Seventy-five percent of Dutch Jews were deported and eventually killed. In February 1941, there was a general strike in the country organized by the then-illegal Communist Party against the Nazis’ anti-Jewish arrests and pogroms. The strike is considered to be the first mass protest against the Nazis in Europe. After three days, the strike was brutally suppressed by German forces.

Something about Anne Frank’s extraordinary character is revealed in these excerpts from her diary:

November 19, 1942: The news is terrible. The authorities have taken away so many friends and people we know to concentration camps. Army cars go round the streets day and night to arrest people. They’re looking for Jews; they knock on every door, and ask whether any Jews live there. When they find a Jewish family, they take everybody away. They even pay money for information. In the evenings, when it’s dark, I often see long lines of innocent people walking on and on. Sick people,old people, children, babies—all walking to their deaths.

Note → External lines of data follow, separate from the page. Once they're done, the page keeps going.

$ cat src/eefe_pkg.sv
// ============================================================================
// eefe_pkg: shared types for the encoder extension and following-error block
// Mode and register codes, and the sample and result word layouts.
// ============================================================================
package eefe_pkg;

    typedef enum logic [1:0] {
        MODE_SAMPLE       = 2'd0,
        MODE_PRESET_TWO   = 2'd1,
        MODE_PRESET_THREE = 2'd2,
        MODE_CLEAR        = 2'd3
    } mode_t;

    typedef enum logic [1:0] {
        REG_STEP_RATE  = 2'd0,
        REG_BAND_ONE   = 2'd1,
        REG_BAND_TWO   = 2'd2,
        REG_BAND_THREE = 2'd3
    } cfg_reg_t;

    localparam logic [31:0] ONE_OFFSET = 32'h8000_0000;
    localparam logic [15:0] STEP_RATE_RESET = 16'd1;

    typedef struct packed {
        mode_t              mode;
        logic        [31:0] raw_one;
        logic        [15:0] raw_two;
        logic        [15:0] raw_three;
        logic signed [31:0] steps_one;
        logic signed [31:0] steps_two;
        logic signed [31:0] steps_three;
        logic signed [31:0] preset_value;
    } sample_t;

    typedef struct packed {
        logic signed [31:0] position_one;
        logic signed [31:0] position_two;
        logic signed [31:0] position_three;
        logic        [2:0]  over_band;
        logic               error_latched;
    } result_t;

    // Per-channel control toward a count extender.
    typedef struct packed {
        logic accept;
        logic do_track;
        logic do_preset;
    } ext_ctrl_t;

endpackage

$ cat src/eefe_ext.sv
// ============================================================================
// eefe_ext: count extender for one narrow encoder channel
// Keeps the upper word and last quadrant, and forms the 32-bit position.
// ============================================================================
module eefe_ext
    import eefe_pkg::*;
#(
    parameter int LOW_COUNT_WIDTH = 16
)
(
    input  logic               clk,
    input  logic               rst_n,
    input  ext_ctrl_t          ctrl,
    input  logic        [15:0] raw,
    input  logic signed [31:0] preset_value,
    output logic signed [31:0] position
);

    localparam int UPPER_W = (LOW_COUNT_WIDTH < 32) ? 32 - LOW_COUNT_WIDTH : 1;
    localparam logic [31:0] LOW_MASK = 32'((64'd1 << LOW_COUNT_WIDTH) - 64'd1);

    logic [UPPER_W-1:0] upper_reg, upper_next;
    logic [1:0]         quad_reg, quad_next;
    logic [31:0]        low;
    logic [1:0]         quad_now;
    logic [31:0]        preset_bits;

    assign low         = {16'd0, raw} & LOW_MASK;
    assign quad_now    = low[LOW_COUNT_WIDTH-1 -: 2];
    assign preset_bits = preset_value;

    always_comb
    begin
        upper_next = upper_reg;
        quad_next  = quad_reg;
        if (ctrl.do_preset)
        begin
            upper_next = UPPER_W'(preset_bits >> LOW_COUNT_WIDTH);
            quad_next  = preset_bits[LOW_COUNT_WIDTH-1 -: 2];
        end
        else if (ctrl.do_track)
        begin
            // A pass from the top quadrant to the bottom one is a forward wrap.
            if (quad_now == 2'd0 && quad_reg == 2'd3)
                upper_next = upper_reg + 1'b1;
            else if (quad_now == 2'd3 && quad_reg == 2'd0)
                upper_next = upper_reg - 1'b1;
            quad_next = quad_now;
        end
    end

    always_ff @(posedge clk or negedge rst_n)
    begin
        if (!rst_n)
        begin
            upper_reg <= '0;
            quad_reg  <= '0;
        end
        else if (ctrl.accept)
        begin
            upper_reg <= upper_next;
            quad_reg  <= quad_next;
        end
    end

    assign position = (32'(upper_next) << LOW_COUNT_WIDTH) | low;

endmodule

$ cat config.mk
export PLATFORM = sky130hd
export DESIGN_NAME = eefe_ext
export DESIGN_NICKNAME = d
export VERILOG_FILES = /design/src/eefe_pkg.sv /design/src/eefe_ext.sv
export SDC_FILE = /design/constraint.sdc
export NUM_CORES = 1
export LEC_CHECK = 0
export BUFFER_PORTS_ARGS = -buffer_cell sky130_fd_sc_hd__buf_4
export CAP_MARGIN = 25
export CELL_PAD_IN_SITES_DETAIL_PLACEMENT = 0
export CELL_PAD_IN_SITES_GLOBAL_PLACEMENT = 1
export CORE_AREA = 3 3 89 91
export CTS_CLUSTER_DIAMETER = 150
export CTS_CLUSTER_SIZE = 20
export DETAILED_ROUTE_END_ITERATION = 16
export DIE_AREA = 0 0 92 94
export PLACE_DENSITY_LB_ADDON = 0.1
export SLEW_MARGIN = 20
export SYNTH_ARGS = -nofsm -noshare
export SYNTH_HDL_FRONTEND = slang
export SYNTH_SLANG_ARGS = --single-unit
$ cat constraint.sdc
create_clock -name clk -period 3 [get_ports clk]
set_input_delay 0.6 -clock clk [delete_from_list [all_inputs] [get_ports clk]]
set_output_delay 0.6 -clock clk [all_outputs]
set_load 0.1 [all_outputs]
==> results of run 1 <==
## layout make-up
cell class / count / area [µm²] / share of cell area
Sequential cell: 18 / 452 / 0.153
Multi-Input combinational cell: 187 / 1460 / 0.496
Clock buffer: 4 / 55.1 / 0.0187
Timing Repair Buffer: 87 / 813 / 0.276
Inverter: 11 / 41.3 / 0.0140
Tap cell: 99 / 124 / 0.0420
## worst paths after layout
| path | slack, ns | cells after the start | startpoint | endpoint |
|---|---|---|---|---|
| worst max-delay path | -0.01 | 7 | quad_reg[1] | position[31] |
| worst min-delay path | 0.21 | 1 | rst_n | upper_reg[15] |
| worst max register to register | 0.91 | 9 | quad_reg[1] | upper_reg[13] |
| worst min register to register | 0.60 | 1 | quad_reg[0] | quad_reg[0] |
| max in group asynchronous | 2.56 | 1 | rst_n | quad_reg[0] |
| min in group clk | 0.59 | 3 | preset_value[30] | upper_reg[14] |
## power breakdown
group	internal (mW)	switching [mW]
clock	0.117	0.101
combinational	0.259	0.433
sequential	0.278	0.0360
## cells by family after synthesis
family / Yosys count / synth area share
simple gates: 101 / 0.292
compound gates: 64 / 0.241
buf+inv: 48 / 0.128
flops: 18 / 0.227
mux: 11 / 0.0600
xor+xnor: 9 / 0.0398
fa+ha+maj: 2 / 0.0126
## synthesized netlist by cell type (2+ instances only)
library cell,n,area (µm²)
a211oi_1,4,30.0
a21boi_0,2,15.0
a21oi_1,10,50.1
a221o_1,4,40.0
a221oi_2,4,60.1
a22o_1,5,43.8
a311o_1,4,40.0
a31oi_1,2,12.5
and2_1,3,18.8
and3_1,6,37.5
and4_1,4,35.0
buf_2,4,20.0
buf_4,18,135
clkbuf_1,15,56.3
dfrtp_1,18,450
ha_1,2,25.0
inv_1,11,41.3
mux2_2,7,78.8
mux2i_1,4,40.0
nand2_1,16,60.1
nand3_1,18,90.1
nand3b_1,5,37.5
nand4_1,6,37.5
nor2_1,10,37.5
nor2b_1,5,31.3
nor3_1,12,60.1
nor4_1,5,31.3
o21ai_0,15,75.1
o21ai_1,2,10.0
o31ai_1,2,15.0
or3_1,3,18.8
or4_1,3,22.5
xnor2_1,4,35.0
xor2_1,5,43.8
## per-layer routing
layer | global-route usage | vias up
met3 | 0.0216 | 9
met1 | 0.221 | 1012
met4 | 0.0458 | 0
met2 | 0.229 | 41
met5 | 0 | -
li1 | - | 1051
## metrics by stage
| step | cells | TNS [ns] |
|---|---|---|
| floorplan | 253 | -0.394 |
| finish | 406 | -0.0111 |
| detailed placement | 395 | -1.23 |
| global placement | 395 | -1.24 |
| CTS | 399 | -0.138 |
| global route | 406 | -0.529 |
## timing repair
action	CTS	global route
endpoints found under the setup margin	13	13
pin swaps	2	19
resized for setup	21	42
setup buffers	0	8
## cells in the final DEF (no fill, tap or decap), drive strengths merged, types with 5 or more instances in the layout
| cell type | n |
|---|---|
| nor4 | 5 |
| nor3 | 12 |
| a21oi | 10 |
| nand3 | 18 |
| nand3b | 5 |
| buf | 87 |
| nand4 | 6 |
| inv | 11 |
| xor2 | 5 |
| and3 | 6 |
| nor2b | 5 |
| a22o | 5 |
| mux2 | 7 |
| dfrtp | 18 |
| o21ai | 17 |
| nand2 | 16 |
| nor2 | 10 |
==> impl_table.tex, run 1 <==
\begin{tabular}{lr}
\hline
Metric & Value \\
\hline
\multicolumn{2}{l}{\textbf{Yosys}} \\
\quad Number of enable-type register cells in the synthesized netlist & 0 \\
\quad Main synth FF type & dfrtp\_1 \\
\quad Netlist cell types & 49 \\
\quad Sequential fraction of the synthesis area & 0.227 \\
\quad Fraction of registers with async set or reset after synthesis & 1.00 \\
\quad Register bit count reported by yosys & 18 \\
\quad Synthesized instance count & around 250 \\
\quad Warnings, synthesis & 0 \\
\quad Synth Area per Inst & $\sim$7.8 µm² \\
\quad Post-Synthesis Cell Area & between 1500 and 2000 µm² \\
\quad Number of nets produced by synthesis & 308 \\
\multicolumn{2}{l}{\textbf{Clock network}} \\
\quad \# hold bufs at CTS & 0 \\
\quad H-Tree Depth & 1 \\
\quad CTS tree & yes \\
\quad Root buffer selected by CTS & clkbuf\_8 \\
\quad Num Clock Sinks & 18 \\
\quad Clock transition at the register clock pins on the worst setup and hold paths after CTS & around 0.08 ns \\
\quad Worst-skew pair later-pin latency & roughly 0.26 ns \\
\quad Maximum number of buffers from clock root to sink & 2 \\
\quad Number of buffers added by the clock tree synthesis step & 3 \\
\multicolumn{2}{l}{\textbf{Cells and area}} \\
\quad Count of antenna diodes in the layout & 0 \\
\quad Fraction of final layout cells sized beyond drive strength 1 & 0.427 \\
\quad Layout Utilization & 0.408 \\
\quad Max FFs per register & 16 \\
\quad Total number of nets in the final design & between 300 and 400 \\
\quad Relative area change from synthesis to final layout & 48.8\% \\
\quad Fill count & $\sim$750 \\
\quad Finished Cell Area & around 2900 µm² \\
\multicolumn{2}{l}{\textbf{Pwr}} \\
\quad Largest vdd supply drop & 0.000171 V \\
\quad LEAKAGE & 1.30 nW \\
\quad Pwr/cell area & between 400 and 500 nW/µm² \\
\quad Overall power & approximately 1.2 mW \\
\multicolumn{2}{l}{\textbf{Timing}} \\
\quad Final hold slack & between 0.2 and 0.25 ns \\
\quad Max transition margin & 0.715 \\
\quad Final hold violation count & 0 \\
\quad Period utilisation layout & 1.00 \\
\quad Setup WS post-layout & -0.0111 ns \\
\quad Post-Route Skew & around 0.0021 ns \\
\quad Count of endpoints failing setup in the final report & 1 \\
\quad Minimum clock period after layout & 3.01 ns \\
\quad Worst Max-Slew Pin Slew & about 0.42 ns \\
\quad Maximum clock rate & 332 MHz \\
\quad RSZ-0062 raised after global routing & true \\
\quad Number of pins exceeding their max-slew limit in the final report & 0 \\
\multicolumn{2}{l}{\textbf{Placed design}} \\
\quad Quantity of I/O buffers inserted on ports & 42 \\
\quad Final estimated routing congestion in global placement & 0.763 \\
\quad Placed instance area & approximately 2500 µm² \\
\quad Detail Placement HPWL & 4.68 mm \\
\quad Post-Place Worst Slack & -0.175 ns \\
\multicolumn{2}{l}{\textbf{GRT}} \\
\quad Total GRT Usage & 0.151 \\
\quad Pin count of the biggest net entering global routing & 42 \\
\quad Initial antenna violation count & 0 \\
\quad Wire length of the first global-routing pass & roughly 10 mm \\
\quad Via count of the first global-routing pass & 2,021 \\
\quad Total global routing overflow & 0 \\
\multicolumn{2}{l}{\textbf{Detailed routing}} \\
\quad Routed WL & between 6 and 7 mm \\
\quad Routed via count & roughly 2,100 \\
\quad Antenna-violating nets left & 0 \\
\quad Per-cell via count in the routed design & about 5.2 \\
\quad Detailed-routing iteration count for the pre-antenna-repair pass & 4 \\
\quad DR iter-0 viols & 88 \\
\quad DRC Markers & 0 \\
\quad Wirelength per Cell & between 15 and 20 µm \\
\quad Highest routed layer & met4 \\
\quad Met3 WL post-DR & roughly 270 µm \\
\quad Met1 wire length & 3.12 mm \\
\quad Sum of met2 wire segment lengths after detailed routing & $\sim$2.9 mm \\
\multicolumn{2}{l}{\textbf{Floorplan}} \\
\quad Count of standard-cell rows & 31 \\
\quad Vert. Die Dim & 94 µm \\
\quad Count of pins on the block boundary & 85 \\
\quad Starting density of the core & 0.275 \\
\quad Area of the core & between 7000 and 8000 µm² \\
\quad Chip width & 92 µm \\
\quad Die ar. & about 8600 µm² \\
\multicolumn{2}{l}{\textbf{Outcome}} \\
\quad Outcome & finished, violations left \\
\quad Violations in the final reports & setup timing \\
\multicolumn{2}{l}{\textbf{Setup path}} \\
\quad Critical path required time & 2.40 ns \\
\quad Library cell contributing the largest single delay on the critical path & or4b\_4 \\
\quad Critical path data arrival time & 2.41 ns \\
\quad Endpoint type of the worst setup path & output port \\
\quad Gate family responsible for the most delay along the worst path & simple AND/OR/NAND/NOR gates \\
\quad Critical path class & reg -> out \\
\quad Sequence of cells on the critical path & and4bb\_4, buf\_6, or4b\_4, a221oi\_4, xnor2\_2, o21ai\_4, buf\_12 \\
\quad Longest individual stage delay on the worst path & 0.54 ns \\
\quad Largest fanout on the critical path & 5 \\
\quad Type of origin of the critical path & flip-flop \\
\quad Buf/Inv on CP & 2 \\
\multicolumn{2}{l}{\textbf{Min path}} \\
\quad Worst hold-check path type & in -> async \\
\multicolumn{2}{l}{\textbf{Run}} \\
\quad Maximum capacitance violations & 0 \\
\hline
\end{tabular}
(Power assumes the default switching activity.)
==> inputs of run 2 (changes only) <==
--- a/config.mk
+++ b/config.mk
@@ -5,6 +5,7 @@
 export SDC_FILE = /design/constraint.sdc
 export NUM_CORES = 1
 export LEC_CHECK = 0
+export ABC_AREA = 1
 export BUFFER_PORTS_ARGS = -buffer_cell sky130_fd_sc_hd__buf_4
 export CAP_MARGIN = 25
 export CELL_PAD_IN_SITES_DETAIL_PLACEMENT = 0
==> run 2 against run 1 <==
The run now ends clean. Final area is 17% lower. Clock skew hardly changed. Final cell count is 9.9% higher. Maximum frequency is 6.7% higher. Setup slack better by 0.19 ns. Largest power group unchanged.
==> impl_table.tex, run 2 <==
\begin{tabular}{lr}
\hline
Metric & Value \\
\hline
\multicolumn{2}{l}{\textbf{GRT}} \\
\quad Initial antenna violation count & 0 \\
\quad Pin count of the biggest net entering global routing & 35 \\
\quad Total global routing overflow & 0 \\
\quad Wire length of the first global-routing pass & 9.74 mm \\
\quad Via count of the first global-routing pass & $\sim$2,000 \\
\quad Total GRT Usage & 0.142 \\
\multicolumn{2}{l}{\textbf{Yosys}} \\
\quad Top cells by instance count after synthesis & 95 x nand2\_1, 38 x nor2\_1, 34 x nand3\_1, 23 x inv\_1, 18 x dfrtp\_1 \\
\quad Leading post-synthesis cells by cell area & dfrtp\_1 22\%, nand2\_1 18\%, nand3\_1 8.5\% \\
\quad Area share of the largest cell type after synthesis & 0.225 \\
\quad Post-Synthesis Cell Area & 2000 µm² \\
\quad Warnings, synthesis & 0 \\
\quad Number of nets produced by synthesis & roughly 380 \\
\quad Main synth FF type & dfrtp\_1 \\
\quad Cell taking the most area after synthesis & dfrtp\_1 \\
\quad Netlist cell types & 34 \\
\quad Sequential fraction of the synthesis area & 0.225 \\
\quad Synth Area per Inst & about 6.3 µm² \\
\quad Number of enable-type register cells in the synthesized netlist & 0 \\
\quad Fraction of registers with async set or reset after synthesis & 1.00 \\
\quad Register bit count reported by yosys & 18 \\
\quad Most repeated cell in the gate-level netlist after synthesis & nand2\_1 \\
\quad Synthesized instance count & 320 \\
\multicolumn{2}{l}{\textbf{Detailed routing}} \\
\quad Per-cell via count in the routed design & between 4 and 5 \\
\quad Routed via count & 1,951 \\
\quad DR iter-0 viols & about 100 \\
\quad Routed WL & between 5 and 6 mm \\
\quad Detailed-routing iteration count for the pre-antenna-repair pass & 4 \\
\quad Antenna-violating nets left & 0 \\
\quad Wirelength per Cell & about 13 µm \\
\quad DRC Markers & 0 \\
\multicolumn{2}{l}{\textbf{Clock network}} \\
\quad \# hold bufs at CTS & 0 \\
\quad Clock transition at the register clock pins on the worst setup and hold paths after CTS & roughly 0.080 ns \\
\quad Root buffer selected by CTS & clkbuf\_8 \\
\quad Number of cells upsized or downsized after cts & 0 \\
\quad Maximum number of buffers from clock root to sink & 2 \\
\quad Setup Buffers After CTS & 0 \\
\quad CTS tree & yes \\
\quad Worst-skew pair later-pin latency & 0.26 ns \\
\quad Num Clock Sinks & 18 \\
\quad Number of buffers added by the clock tree synthesis step & 3 \\
\quad H-Tree Depth & 1 \\
\multicolumn{2}{l}{\textbf{Setup path}} \\
\quad Critical path required time & $\sim$2.4 ns \\
\quad Type of origin of the critical path & input pin \\
\quad Critical path data arrival time & 2.22 ns \\
\quad Endpoint type of the worst setup path & output port \\
\quad Largest fanout on the critical path & 15 \\
\quad Critical path class & in -> out \\
\multicolumn{2}{l}{\textbf{Timing}} \\
\quad Post-Route Skew & about 0.0017 ns \\
\quad Setup WS post-layout & 0.177 ns \\
\quad Count of endpoints failing setup in the final report & 0 \\
\quad Final hold violation count & 0 \\
\quad Number of pins exceeding their max-slew limit in the final report & 0 \\
\quad Max transition margin & 0.732 \\
\quad Minimum clock period after layout & between 2 and 3 ns \\
\quad Period utilisation layout & 0.941 \\
\quad RSZ-0062 raised after global routing & false \\
\quad Maximum clock rate & 354 MHz \\
\quad Worst Max-Slew Pin Slew & about 0.4 ns \\
\multicolumn{2}{l}{\textbf{Pwr}} \\
\quad Internal portion of total power & between 500 and 600 µW \\
\quad Overall power & around 1.1 mW \\
\quad Largest vdd supply drop & around 0.00016 V \\
\quad Fraction of power consumed by the clock network & 0.201 \\
\quad Pwr/cell area & around 440 nW/µm² \\
\quad LEAKAGE & 1.19 nW \\
\quad Net switching power & approximately 530 µW \\
\quad Part of the total power dissipated in combinational logic & 0.502 \\
\quad Net switching fraction of the power & 0.492 \\
\quad Flop pwr share & 0.297 \\
\multicolumn{2}{l}{\textbf{Placed design}} \\
\quad Quantity of I/O buffers inserted on ports & 42 \\
\quad Post-Place Worst Slack & 0.178 ns \\
\quad Detail Placement HPWL & between 4 and 5 mm \\
\quad Final estimated routing congestion in global placement & roughly 0.84 \\
\quad Cell count after placement & $\sim$440 \\
\multicolumn{2}{l}{\textbf{Floorplan}} \\
\quad Die ar. & 8650 µm² \\
\quad Vert. Die Dim & approximately 94 µm \\
\quad Count of pins on the block boundary & 85 \\
\quad Starting density of the core & 0.278 \\
\quad Area of the core & roughly 7200 µm² \\
\quad Count of standard-cell rows & 31 \\
\quad Chip width & around 92 µm \\
\multicolumn{2}{l}{\textbf{Outcome}} \\
\quad Outcome & complete, no violations \\
\multicolumn{2}{l}{\textbf{Cells and area}} \\
\quad Fraction of final layout cells sized beyond drive strength 1 & 0.274 \\
\quad Max FFs per register & 16 \\
\quad Most frequent standard cell in the layout excluding fill and tap cells & nand2\_1 \\
\quad Count of antenna diodes in the layout & 0 \\
\quad Relative area change from synthesis to final layout & 21.4\% \\
\quad Layout Utilization & 0.337 \\
\quad Most frequent cells in the layout & 95 x nand2\_1, 48 x buf\_4, 37 x nor2\_1 \\
\quad Final std cells w/o fill & between 400 and 500 \\
\quad Total number of nets in the final design & a little over 400 \\
\multicolumn{2}{l}{\textbf{Run}} \\
\quad Maximum capacitance violations & 0 \\
\multicolumn{2}{l}{\textbf{Min path}} \\
\quad Worst hold-check path type & in -> async \\
\hline
\end{tabular}
## run 2: changes by cell type in the layout (fill, tap and decap cells not counted), sizes merged, moves of 6 or more
| cell | before | now |
|---|---|---|
| buf | 87 | 50 |
| mux2 | 7 | 0 |
| nor3 | 12 | 0 |
| nand3 | 18 | 36 |
| and3 | 6 | 0 |
| or2 | 0 | 11 |
| inv | 11 | 27 |
| nand2 | 16 | 102 |
| a21oi | 10 | 4 |
| nor2 | 10 | 46 |
## run 2: cell type report
| type | count | area (µm²) |
|---|---|---|
| Fill cell | 830 | 4780 |
| Multi-Input combinational cell | 248 | 1300 |
| Sequential cell | 18 | 450 |
| Timing Repair Buffer | 50 | 400 |
| Tap cell | 99 | 124 |
| Inverter | 27 | 101 |
| Clock buffer | 4 | 55.1 |
## run 2: routing by layer
metal,part of all wire,GRT usage,up-vias,wire length [µm]
met4,0.0077,0.0396,0,44
met1,0.51,0.197,851,2890
met3,0.036,0.0208,4,207
met5,0,0,-,0
met2,0.45,0.230,35,2570
li1,-,-,1061,-
## run 2: per-stage QoR
step	TNS [ns]	hold slack, ns	cell area, µm²
floorplan	-0.116	0.304	2040
global placement	0	0.498	2360
detailed placement	0	0.497	2360
CTS	0	0.204	2420
global route	0	0.207	2430
finish	0	0.204	2430
## run 2: cells by family after synthesis
logic type | Yosys count | synth area share
AND/OR/NAND/NOR | 208 | 0.497
buffers and inverters | 54 | 0.149
AO/OA/AOI/OAI | 33 | 0.0949
flip-flops | 18 | 0.225
XOR/XNOR | 5 | 0.0219
adder cells (fa/ha/maj) | 2 | 0.0125
## run 2: critical path: stages
cell	delay [ns]
buf_4	0.13
nor2_2	0.24
nand2_8	0.17
buf_4	0.21
o21ai_0	0.20
nor2_2	0.09
nand2_1	0.06
nand2_1	0.04
nand3_1	0.08
and2_1	0.13
buf_4	0.28
## run 2: worst paths after layout
| kind | startpoint | to | slack, ns | depth (start not counted) |
|---|---|---|---|---|
| max | raw[15] | position[27] | 0.18 | 11 |
| min | rst_n | upper_reg[14] | 0.20 | 1 |
| max reg2reg | quad_reg[0] | upper_reg[9] | 1.18 | 11 |
| min reg2reg | upper_reg[15] | upper_reg[15] | 0.52 | 2 |
| max in group asynchronous | rst_n | upper_reg[0] | 2.58 | 1 |
| min in group clk | upper_reg[15] | upper_reg[15] | 0.52 | 2 |
## run 2: power by group through the flow
stage / clock network, mW / logic (mW) / registers (mW)
2_1_floorplan: 0 / 0.511 / 0.311
3_3_place_gp: 0 / 0.543 / 0.326
3_5_place_dp: 0 / 0.544 / 0.325
4_1_cts: 0.229 / 0.546 / 0.320
5_1_grt: 0.241 / 0.594 / 0.328
6_report: 0.216 / 0.541 / 0.320
==> inputs of run 3 (changes only) <==
==> constraint.sdc (replaced) <==
create_clock -name clk -period 3.2 [get_ports clk]
set_input_delay 0.64 -clock clk [delete_from_list [all_inputs] [get_ports clk]]
set_output_delay 0.64 -clock clk [all_outputs]
set_load 0.1 [all_outputs]
==> run 3 against run 2 <==
Flip-flop and latch count unchanged. Register-to-register slack better by 0.04 ns. Worst hold slack better by 0.034 ns. Die area unchanged. Critical endpoint is now position[25]. Largest cell class unchanged. Highest routed layer unchanged.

April 5, 1944: I want to make something of my life. I want to be a journalist. I know I can write. A few of my stories are good, a lot of my diary is alive and amusing, but... I don’t know yet if I can be a really good writer. But then if I can’t write books or for newspapers, I can always write for myself. I don’t want to live like Mother, Mrs. van Daan, and all the other women who simply do their work and are then forgotten. I need more than just a husband and children! I want to be useful, and to bring enjoyment to all people, even those that I’ve never met. I want to go on living after my death!

May 3, 1944: Why do governments give millions each day for war, when they spend nothing on medicine or poor people? Why must people go without food, when there are mountains of food going bad in other parts of the world? Oh, why are people so crazy?

May 25,1944: The world is turned upside down. The best people are in concentration camps and prisons, while the worst decide to put them there.